The Trump administration unveiled a slew of new appointees on Tuesday, and a few of them could challenge the provisions in the Dodd-Frank Act.

In a statement, President Donald Trump announced that he’d chosen James Donovan to serve as Treasury deputy secretary.

The president also hailed the Senate’s decision to confirm J. Christopher Giancarlo for chairman for the Commodity Futures Trading Commission (CFTC), a crucial regulatory agency.

Donovan, a law professor with the University of Virginia, comes to the role a degree in chemical engineering and a master’s in management from the Massachusetts Institute of Technology.

Donovan’s career includes a stint with Goldman Sachs, where he worked on corporate strategy and investment banking. He teaches classes on law and finance at the University of Virginia.

Giancarlo previously served as acting chairman of the agency he now takes over. Before that, he had a role as EVP for the financial-services firm GFI Group, Inc.

The new CFTC chairman also served as a corporate partner in the New York-based law firm Brown Raysman Millstein Felder & Steiner.

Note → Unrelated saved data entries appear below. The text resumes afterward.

==> src/rtl/serial_sub_pkg.sv <==
// serial_sub_pkg: state encoding shared by the bit-serial subtractor.
package serial_sub_pkg;
  localparam logic [1:0] ST_IDLE  = 2'd0;
  localparam logic [1:0] ST_SHIFT = 2'd1;
  localparam logic [1:0] ST_DONE  = 2'd2;
  localparam int MAX_WIDTH = 64;
  typedef enum logic [1:0] {
    IDLE  = ST_IDLE,
    SHIFT = ST_SHIFT,
    DONE  = ST_DONE
  } sub_state_t;
endpackage

==> src/rtl/full_subtractor_bit.sv <==
// full_subtractor_bit: one-bit subtractor cell computing a - b - bin.
// Ports: a, b, bin in; d (difference), bout (borrow out) out.
module full_subtractor_bit (
  input  logic a,
  input  logic b,
  input  logic bin,
  output logic d,
  output logic bout
);
  assign d    = a ^ b ^ bin;
  assign bout = (~a & b) | (~(a ^ b) & bin);
endmodule

==> src/rtl/serial_subtractor.sv <==
// serial_subtractor: bit-serial a - b, LSB first, with start/busy/done handshake.
// Ports: clk, rst_n (async, active-low); start, a, b in;
//        busy, done (one-cycle pulse), diff, borrow_out (held until next result) out.
module serial_subtractor
  import serial_sub_pkg::*;
#(
  parameter int WIDTH = 8
) (
  input  logic             clk,
  input  logic             rst_n,
  input  logic             start,
  input  logic [WIDTH-1:0] a,
  input  logic [WIDTH-1:0] b,
  output logic             busy,
  output logic             done,
  output logic [WIDTH-1:0] diff,
  output logic             borrow_out
);
  localparam int CW = $clog2(WIDTH + 1);
  sub_state_t       state_q, state_d;
  logic [WIDTH-1:0] a_q, b_q, sh_q, sh_d, diff_q;
  logic [CW-1:0]    cnt_q;
  logic             br_q, bo_q, busy_q, done_q;
  logic             d, bn, accept, last;
  full_subtractor_bit u_bit (
    .a   (a_q[0]),
    .b   (b_q[0]),
    .bin (br_q),
    .d   (d),
    .bout(bn)
  );
  always_comb begin
    accept  = start && (state_q != SHIFT);
    last    = (state_q == SHIFT) && (cnt_q == CW'(WIDTH - 1));
    // new bit enters at the MSB so the LSB-first stream ends up in place
    sh_d    = (sh_q >> 1) | (WIDTH'(d) << (WIDTH - 1));
    state_d = accept ? SHIFT : (state_q == SHIFT) ? (last ? DONE : SHIFT) : IDLE;
  end
  always_ff @(posedge clk or negedge rst_n) begin
    if (!rst_n) begin
      state_q <= IDLE;
      a_q     <= '0;
      b_q     <= '0;
      sh_q    <= '0;
      diff_q  <= '0;
      cnt_q   <= '0;
      br_q    <= 1'b0;
      bo_q    <= 1'b0;
      busy_q  <= 1'b0;
      done_q  <= 1'b0;
    end else begin
      state_q <= state_d;
      busy_q  <= state_d == SHIFT;
      done_q  <= state_d == DONE;
      if (accept) begin
        a_q   <= a;
        b_q   <= b;
        br_q  <= 1'b0;
        cnt_q <= '0;
      end else if (state_q == SHIFT) begin
        a_q   <= a_q >> 1;
        b_q   <= b_q >> 1;
        sh_q  <= sh_d;
        br_q  <= bn;
        cnt_q <= cnt_q + CW'(1);
        // diff is published only once the last bit has been produced
        if (last) begin
          diff_q <= sh_d;
          bo_q   <= bn;
        end
      end
    end
  end
  assign busy       = busy_q;
  assign done       = done_q;
  assign diff       = diff_q;
  assign borrow_out = bo_q;
endmodule

==> config.mk <==
export PLATFORM = sky130hd
export DESIGN_NAME = serial_subtractor
export DESIGN_NICKNAME = d
export VERILOG_FILES = /design/src/rtl/serial_sub_pkg.sv /design/src/rtl/full_subtractor_bit.sv /design/src/rtl/serial_subtractor.sv
export SDC_FILE = /design/constraint.sdc
export NUM_CORES = 1
export LEC_CHECK = 0
export ABC_AREA = 0
export BUFFER_PORTS_ARGS = -buffer_cell sky130_fd_sc_hd__buf_4
export CORE_MARGIN = 2
export CORE_UTILIZATION = 45
export DETAILED_ROUTE_END_ITERATION = 10
export PLACE_DENSITY_LB_ADDON = 0.05
export SLEW_MARGIN = 10
export SYNTH_ARGS = -nofsm -noshare
export SYNTH_HDL_FRONTEND = slang
export SYNTH_SLANG_ARGS = --single-unit
==> constraint.sdc <==
create_clock -name clk -period 1.4 [get_ports clk]
set_clock_uncertainty 0.05 [all_clocks]
set_input_delay 0 -clock clk [delete_from_list [all_inputs] [get_ports clk]]
set_output_delay 0 -clock clk [all_outputs]
set_load 0.1 [all_outputs]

He earned his undergraduate degree in government from Skidmore College and a law degree from the Vanderbilt University School of Law.

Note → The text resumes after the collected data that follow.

**src/rtl/uart_frame_rx.sv**
```systemverilog
// Frame deframer behind a UART receiver: hunts HEADER, buffers a length-prefixed
// payload, verifies the additive checksum and replays clean payloads on a valid/ready stream.
module uart_frame_rx #(
   parameter int unsigned MAX_LEN     = 16,
   parameter logic [7:0]  HEADER      = 8'hA5,
   parameter int unsigned TIMEOUT_CYC = 50000
) (
   input  logic       clk,
   input  logic       rst_n,
   input  logic       rx_tvalid,
   input  logic [7:0] rx_tdata,
   output logic       m_tvalid,
   input  logic       m_tready,
   output logic [7:0] m_tdata,
   output logic       m_tlast,
   output logic       frame_ok,
   output logic       frame_err,
   output logic [1:0] err_code
);

   localparam int unsigned IDX_W = (MAX_LEN > 1) ? $clog2(MAX_LEN) : 1;
   localparam int unsigned TO_W  = $clog2(TIMEOUT_CYC);
   localparam logic [7:0]      MAX_LEN_B = 8'(MAX_LEN);
   localparam logic [TO_W-1:0] TO_LAST   = TO_W'(TIMEOUT_CYC - 1);
   localparam logic [TO_W-1:0] TO_ONE    = TO_W'(1'b1);
   localparam logic [TO_W-1:0] TO_ZERO   = TO_W'(1'b0);

   typedef enum logic [2:0] {
      ST_HUNT    = 3'd0,
      ST_LEN     = 3'd1,
      ST_PAYLOAD = 3'd2,
      ST_CHK     = 3'd3,
      ST_DRAIN   = 3'd4
   } state_t;

   state_t          state_r;
   logic [7:0]      len_r;
   logic [7:0]      sum_r;
   logic [7:0]      wr_cnt_r;
   logic [7:0]      rd_cnt_r;
   logic [TO_W-1:0] to_cnt_r;
   logic [7:0]      buf_r [MAX_LEN];

   logic            to_hit_s;
   logic            len_bad_s;
   logic            buf_we_s;
   logic [7:0]      sum_nxt_s;
   logic [7:0]      rd_nxt_s;

   function automatic logic [7:0] chk_add(input logic [7:0] acc, input logic [7:0] b);
      return acc + b;
   endfunction

   // Decode helpers shared by the state machine and the buffer write port.
   always_comb begin
      to_hit_s  = (to_cnt_r == TO_LAST);
      len_bad_s = (rx_tdata == 8'd0) || (rx_tdata > MAX_LEN_B);
      buf_we_s  = (state_r == ST_PAYLOAD) && rx_tvalid;
      sum_nxt_s = chk_add(sum_r, rx_tdata);
      rd_nxt_s  = rd_cnt_r + 8'd1;
   end

   // Payload buffer; contents are meaningless outside a frame so it has no reset.
   always_ff @(posedge clk) begin
      if (buf_we_s) begin
         buf_r[wr_cnt_r[IDX_W-1:0]] <= rx_tdata;
      end
   end

   // Frame state machine with all stream and status outputs registered.
   always_ff @(posedge clk) begin
      if (!rst_n) begin
         state_r   <= ST_HUNT;
         len_r     <= 8'd0;
         sum_r     <= 8'd0;
         wr_cnt_r  <= 8'd0;
         rd_cnt_r  <= 8'd0;
         to_cnt_r  <= TO_ZERO;
         m_tvalid  <= 1'b0;
         m_tdata   <= 8'd0;
         m_tlast   <= 1'b0;
         frame_ok  <= 1'b0;
         frame_err <= 1'b0;
         err_code  <= 2'd0;
      end else begin
         frame_ok  <= 1'b0;
         frame_err <= 1'b0;
         case (state_r)
            ST_HUNT: begin
               if (rx_tvalid && (rx_tdata == HEADER)) begin
                  state_r  <= ST_LEN;
                  sum_r    <= 8'd0;
                  to_cnt_r <= TO_ZERO;
               end
            end
            ST_LEN: begin
               if (rx_tvalid) begin
                  to_cnt_r <= TO_ZERO;
                  if (len_bad_s) begin
                     frame_err <= 1'b1;
                     err_code  <= 2'd1;
                     state_r   <= ST_HUNT;
                  end else begin
                     len_r    <= rx_tdata;
                     sum_r    <= rx_tdata;
                     wr_cnt_r <= 8'd0;
                     state_r  <= ST_PAYLOAD;
                  end
               end else if (to_hit_s) begin
                  frame_err <= 1'b1;
                  err_code  <= 2'd3;
                  state_r   <= ST_HUNT;
               end else begin
                  to_cnt_r <= to_cnt_r + TO_ONE;
               end
            end
            ST_PAYLOAD: begin
               if (rx_tvalid) begin
                  to_cnt_r <= TO_ZERO;
                  sum_r    <= sum_nxt_s;
                  wr_cnt_r <= wr_cnt_r + 8'd1;
                  if (wr_cnt_r == (len_r - 8'd1)) begin
                     state_r <= ST_CHK;
                  end
               end else if (to_hit_s) begin
                  frame_err <= 1'b1;
                  err_code  <= 2'd3;
                  state_r   <= ST_HUNT;
               end else begin
                  to_cnt_r <= to_cnt_r + TO_ONE;
               end
            end
            ST_CHK: begin
               if (rx_tvalid) begin
                  to_cnt_r <= TO_ZERO;
                  if (rx_tdata == sum_r) begin
                     frame_ok <= 1'b1;
                     rd_cnt_r <= 8'd0;
                     m_tvalid <= 1'b1;
                     m_tdata  <= buf_r[0];
                     m_tlast  <= (len_r == 8'd1);
                     state_r  <= ST_DRAIN;
                  end else begin
                     frame_err <= 1'b1;
                     err_code  <= 2'd2;
                     state_r   <= ST_HUNT;
                  end
               end else if (to_hit_s) begin
                  frame_err <= 1'b1;
                  err_code  <= 2'd3;
                  state_r   <= ST_HUNT;
               end else begin
                  to_cnt_r <= to_cnt_r + TO_ONE;
               end
            end
            ST_DRAIN: begin
               // The receiver cannot be stalled, so a byte arriving now is lost.
               if (rx_tvalid) begin
                  frame_err <= 1'b1;
                  err_code  <= 2'd0;
               end
               if (m_tvalid && m_tready) begin
                  if (m_tlast) begin
                     m_tvalid <= 1'b0;
                     m_tlast  <= 1'b0;
                     state_r  <= ST_HUNT;
                  end else begin
                     rd_cnt_r <= rd_nxt_s;
                     m_tdata  <= buf_r[rd_nxt_s[IDX_W-1:0]];
                     m_tlast  <= (rd_nxt_s == (len_r - 8'd1));
                  end
               end
            end
            default: begin
               state_r  <= ST_HUNT;
               m_tvalid <= 1'b0;
               m_tlast  <= 1'b0;
            end
         endcase
      end
   end

endmodule

```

Stories published in the New York Times Tuesday suggested that the picks would mean a more significant rollback for the financial-reform law Dodd-Frank.

A Times DealBook story noted that Donovan makes the fourth Goldman Sachs veteran to come to the Trump administration, and reported that the distinction initially gave the president and cabinet officials pause over his hire.

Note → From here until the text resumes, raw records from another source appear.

File: config.mk
export PLATFORM = sky130hd
export DESIGN_NAME = trap_controller
export DESIGN_NICKNAME = d
export VERILOG_FILES = /design/src/rtl/trap_controller.sv
export SDC_FILE = /design/constraint.sdc
export NUM_CORES = 1
export LEC_CHECK = 0
export ABC_AREA = 1
export BUFFER_PORTS_ARGS = -buffer_cell sky130_fd_sc_hd__buf_2
export CORE_MARGIN = 3
export CORE_UTILIZATION = 49
export CTS_CLUSTER_DIAMETER = 30
export DETAILED_ROUTE_END_ITERATION = 6
export GPL_ROUTABILITY_DRIVEN = 0
export HOLD_SLACK_MARGIN = 0.06
export PLACE_DENSITY = 0.77
export SLEW_MARGIN = 25
export SYNTH_ARGS = -nofsm -noshare
export SYNTH_HDL_FRONTEND = slang
export SYNTH_SLANG_ARGS = --single-unit
File: constraint.sdc
create_clock -name clk -period 2.05 [get_ports clk]
set_clock_uncertainty 0.05 [all_clocks]
set_input_delay 0.41 -clock clk [delete_from_list [all_inputs] [get_ports clk]]
set_output_delay 0.41 -clock clk [all_outputs]
set_load 0.02 [all_outputs]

A separate one with the Times called Giancarlo a conservative choice with past statements that indicate he would go after certain provisions in Dodd-Frank.

“I believe in the power of markets to be somewhat self-correcting, but I also truly believe in regulation and the role of regulators,” the news publication quoted Giancarlo as saying in a recent interview.

“Taken together, the appointments and the executive action suggest that Mr. Trump, despite having struck a populist tone during the campaign, is working to accommodate Wall Street and other large corporations,” Times reporter Ben Protess observed in his story.